A driving licence in Singapore is required before a person is allowed to drive a motor vehicle of any description on a road in the country. Like many other countries in the world, an individual must possess a valid driving licence before being permitted to drive on the road, and driving licence holders are subject to all traffic rules.

The minimum age to drive a motor vehicle and getting a Qualified Driving Licence (QDL) in Singapore is 18 years old. The driving licence is for the normal lifespan of a person, but continued eligibility to drive requires a medical clearance after reaching the age of 65.

For those who accumulated 13 demerit points and above within one year probation, the licence will be revoked.

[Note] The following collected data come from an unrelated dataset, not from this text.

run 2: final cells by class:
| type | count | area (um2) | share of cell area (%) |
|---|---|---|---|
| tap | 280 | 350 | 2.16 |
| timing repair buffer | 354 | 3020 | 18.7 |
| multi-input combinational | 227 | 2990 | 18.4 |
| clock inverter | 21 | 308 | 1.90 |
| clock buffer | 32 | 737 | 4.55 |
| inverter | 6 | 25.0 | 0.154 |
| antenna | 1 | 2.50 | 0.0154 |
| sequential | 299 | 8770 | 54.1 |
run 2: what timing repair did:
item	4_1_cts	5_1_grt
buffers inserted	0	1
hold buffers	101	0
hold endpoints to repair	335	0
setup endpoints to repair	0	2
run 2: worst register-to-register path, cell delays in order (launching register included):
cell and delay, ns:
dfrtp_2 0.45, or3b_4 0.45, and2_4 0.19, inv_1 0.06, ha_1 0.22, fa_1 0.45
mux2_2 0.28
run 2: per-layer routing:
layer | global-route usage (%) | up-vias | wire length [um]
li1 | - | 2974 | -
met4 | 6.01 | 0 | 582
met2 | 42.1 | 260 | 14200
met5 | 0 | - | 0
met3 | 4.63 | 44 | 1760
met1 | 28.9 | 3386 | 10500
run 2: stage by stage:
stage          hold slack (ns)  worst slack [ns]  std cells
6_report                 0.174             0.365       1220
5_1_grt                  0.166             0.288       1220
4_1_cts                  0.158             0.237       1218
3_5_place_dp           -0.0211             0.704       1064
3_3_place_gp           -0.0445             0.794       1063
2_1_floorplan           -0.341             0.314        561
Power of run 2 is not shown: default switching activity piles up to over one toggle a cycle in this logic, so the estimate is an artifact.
File: src/rtl/quad_dec_stall_timer.sv
// 16-bit stall counter for Avalon masters.
//   clock, reset : clock, synchronous active-high reset
//   clear        : zero the count (wins over enable)
//   enable       : count one stalled cycle
//   limit        : count value at which expired asserts
//   count        : current count
//   expired      : count == limit
module quad_dec_stall_timer (
  input  logic        clock,
  input  logic        reset,
  input  logic        clear,
  input  logic        enable,
  input  logic [15:0] limit,
  output logic [15:0] count,
  output logic        expired
);

  logic [15:0] count_q, count_d;

  always_comb begin
    count_d = count_q;
    if (clear)
      count_d = '0;
    else if (enable && (count_q != 16'hFFFF)) // saturate instead of wrapping
      count_d = count_q + 16'd1;
  end

  always_ff @(posedge clock) begin
    if (reset) count_q <= '0;
    else       count_q <= count_d;
  end

  assign count   = count_q;
  assign expired = (count_q == limit);

endmodule

File: config.mk
export PLATFORM = sky130hd
export DESIGN_NAME = quad_dec_stall_timer
export DESIGN_NICKNAME = d
export VERILOG_FILES = /design/src/rtl/quad_dec_stall_timer.sv
export SDC_FILE = /design/constraint.sdc
export NUM_CORES = 1
export LEC_CHECK = 0
export CAP_MARGIN = 20
export CORE_MARGIN = 4
export CORE_UTILIZATION = 35
export DETAILED_ROUTE_END_ITERATION = 10
export SYNTH_ARGS = -nofsm -noshare
export SYNTH_HDL_FRONTEND = slang
export SYNTH_SLANG_ARGS = --single-unit
File: constraint.sdc
create_clock -name clock -period 3.5 [get_ports clock]
set_input_delay 0.35 -clock clock [delete_from_list [all_inputs] [get_ports clock]]
set_output_delay 0.35 -clock clock [all_outputs]
set_load 0.05 [all_outputs]
# Word-level counts from Yosys, hierarchy flattened
# Cells that the tools add are included.
# totals
reg_bits	16
in_bits	20
word_cells	6
# classes
add_sub_neg	1
eq_ne	2
n_reduce_logical	2
# op_table
op	count
$add 16x1->16 const B	1
$eq 16x16->1	1
$ne 16x16->1 const B	1
$reduce_or 2->1	1
$logic_and 1x1->1	1

# Logic depth before layout (Yosys ltp)
# logic_depth
word_depth	2
mapped_depth	5
mapped_depth_nobuf	5

# Least setup slack after synthesis
# OpenSTA, ideal clock, no wires.
# synth_timing
path_kind	reg2out
from	register count_q[6], in the netlist count[6]
to	output expired
arrival_time_ps	2655
required_time_ps	3150
path_slack_ps	495
stages_incl_launch_ff	5
path_buffers	1
path_cell_list	dfxtp_1 > buf_2 > xnor2_1 > nand4_1 > nor4_1
# synth_between
elab_chain_cells	1
# synth_lines
element	line_no	text
start: declaration	18	logic [15:0] count_q, count_d;
start signal: assignment	30	else count_q <= count_d;
$eq 16x16->1	34	assign expired = (count_q == limit);
end: declaration	15	output logic expired
# No other way between the ends.

# Worst setup path in the final report
# Ends and elaborated chain as after synthesis.

==> summary.txt <==
final number of hold-violating endpoints - 0
chip width - 63.38 µm
Layout Skew - 0.0007938 ns
clk sinks - 16
Vias - 1066
Post-synth EDFFs - 0
Slew Limit Headroom - 0.6642
core area - 2853 µm²
clock slew at reported path FFs - 0.10 ns
Crit path arrival time - 2.32 ns
Setup TNS - 0 ns
met3 wire len - 112 µm
fin util - 0.5162
Initial Utilization - 0.3763
Reg2Reg Setup Slack - 1.67 ns
Yosys Warn Count - 0
Residual DRC - 0
worst path required time - 3.15 ns
Setup CP Type - register to primary output
Final HPWL DP - 2100 µm
Post-CTS Hold Fix Bufs - 0
Setup Buffers After CTS - 0
Pwr Total - 357.2 µW
CTS max path bufs - 2
post-CTS resize count - 0
RSZ-0062 raised after global routing - no
initial antenna violation count - 0
pwr dens - 242.5 nW/µm²
sw frac - 0.2320
GP Congestion - 0.7749
max reg flops - 16
Rows - 19
RR Startpoint - count[0]
worst-path maximum fanout - 9
Finished Cell Area - 1473 µm²
TritonCTS clock tree - done
wl on met1 - 1308 µm
TritonCTS buffer count - 3
IO Count - 37
Worst Setup SP - count[6]
die height - 63.38 µm
Inst Count DP - 183
fin nets - 178
Avg Cell Area, Syn - 8.872 µm²
outcome - finished clean
antenna fix cells - 0
Fillers - 292
ys flop type - dfxtp_1
synthesized cell area - 1074 µm²
Pins Over Slew Limit - 0
vias in the first global route - 1049
static leakage - 0.4568 nW
internal power - 274.3 µW
CP startpoint kind - register
routed wl met2 - 1323 µm
CP Capture Type - primary output
total grt overflow - 0
Post-synth ARST share - 0
Flop pwr share - 0.515
gr usage total - 0.1435
maxcap violations - 0
pin count of the biggest net entering global routing - 11
Die Area - 4017 µm²
area grow syn2layout - 37.18%
first-pass GRT wire length - 4692 µm
Yosys cell types - 33
Placement Setup Slack - 0.8741 ns
Yosys reg bits - 16
Avg WL per Cell - 14.78 µm
Non-Filler Instances - 187
HP Class - register to register
combinational share of power - 0.125
Achievable Freq - 374.8 MHz
worst setup margin - 0.8318 ns
Placed Area - 1436 µm²
Top Layer Used - met4
Clock Latency Late Sink - 0.29 ns
antenna-violating nets left - 0
Syn Inst Count - 121
Slew @ Worst Pin - 0.5021 ns
Net Switching - 82.85 µW
Mapped Nets - 142
H-tree depth - 1
period utilization - 0.7623
hold_sp - count[11]
clk root buf - clkbuf_4
Clk pwr share - 0.360
Seq/Total Area, Yosys - 0.2984
Iteration-0 DRC Markers - 23
Fin Hold WS - 0.5639 ns
Port Buffer Count - 36
post-DR vias/cell - 5.701
share of layout cells above drive strength 1 - 0.09615
# setup viols final - 0
Final min period - 2.668 ns
Routed WL - 2764 µm
Max IR drop VDD - 0.0001388 V
DR pass1 iterations - 6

Driving licences in Singapore are administered by the Traffic Police of the Singapore Police Force (SPF).

Classes of driving licence
The classification of motor vehicles and eligibility of a driving licence in Singapore is as follows:

Types of driving licence

 Provisional driving licence (PDL) - possessed by learners in driving schools. A PDL can only be applied after passing the basic theory test (BTT), which can be taken at any of the established driving schools in Singapore. This licence itself carries several restrictions:
 A certified driving instructor must be present to guide the learner driver.
 A learner driver is not allowed to use the expressway and some busy roads such as those in Chinatown and Orchard Road.
 A "L" plate must be placed at the front and rear of the car.
 A PDL is valid for 6 months from the date of grant and can be renewed subsequently for every 6 months if the licence is granted before 1 Dec 2017. 
 PDLs granted after 1 Dec 2017 will be revamped to 2 years validity officially to allow learners to have more time to learn and pass their driving tests.
 People above the age of 65 will be required to pass a medical examination when they apply for or renew their PDLs.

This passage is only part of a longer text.